▶ WORK REQUIRED
The lines to reproduce run from the one containing "return 8'(div - high);" to the end of the listing. Reproduce them exactly, both ends included, and nothing else.

▶ RECORDS TO PROCESS
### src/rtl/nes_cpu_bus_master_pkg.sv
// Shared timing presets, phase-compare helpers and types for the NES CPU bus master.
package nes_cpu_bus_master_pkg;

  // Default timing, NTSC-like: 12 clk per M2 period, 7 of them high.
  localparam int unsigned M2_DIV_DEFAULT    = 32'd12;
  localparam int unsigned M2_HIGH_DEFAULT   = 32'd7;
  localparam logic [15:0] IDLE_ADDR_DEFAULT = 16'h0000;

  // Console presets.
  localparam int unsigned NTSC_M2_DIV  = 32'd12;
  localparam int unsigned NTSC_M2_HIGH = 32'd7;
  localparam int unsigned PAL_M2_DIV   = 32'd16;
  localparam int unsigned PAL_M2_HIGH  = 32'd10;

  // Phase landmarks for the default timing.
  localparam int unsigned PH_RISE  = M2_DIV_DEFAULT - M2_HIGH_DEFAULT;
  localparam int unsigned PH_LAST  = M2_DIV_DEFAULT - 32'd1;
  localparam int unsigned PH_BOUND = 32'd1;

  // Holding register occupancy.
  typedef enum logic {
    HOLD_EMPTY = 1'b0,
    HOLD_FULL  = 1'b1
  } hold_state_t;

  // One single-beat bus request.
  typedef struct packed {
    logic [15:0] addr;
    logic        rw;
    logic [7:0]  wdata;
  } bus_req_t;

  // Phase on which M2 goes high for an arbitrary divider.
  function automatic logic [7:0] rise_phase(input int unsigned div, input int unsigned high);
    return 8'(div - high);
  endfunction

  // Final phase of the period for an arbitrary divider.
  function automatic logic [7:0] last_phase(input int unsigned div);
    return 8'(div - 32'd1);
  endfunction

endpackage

▶ YOUR SOLUTION
    return 8'(div - high);
  endfunction

  // Final phase of the period for an arbitrary divider.
  function automatic logic [7:0] last_phase(input int unsigned div);
    return 8'(div - 32'd1);
  endfunction

endpackage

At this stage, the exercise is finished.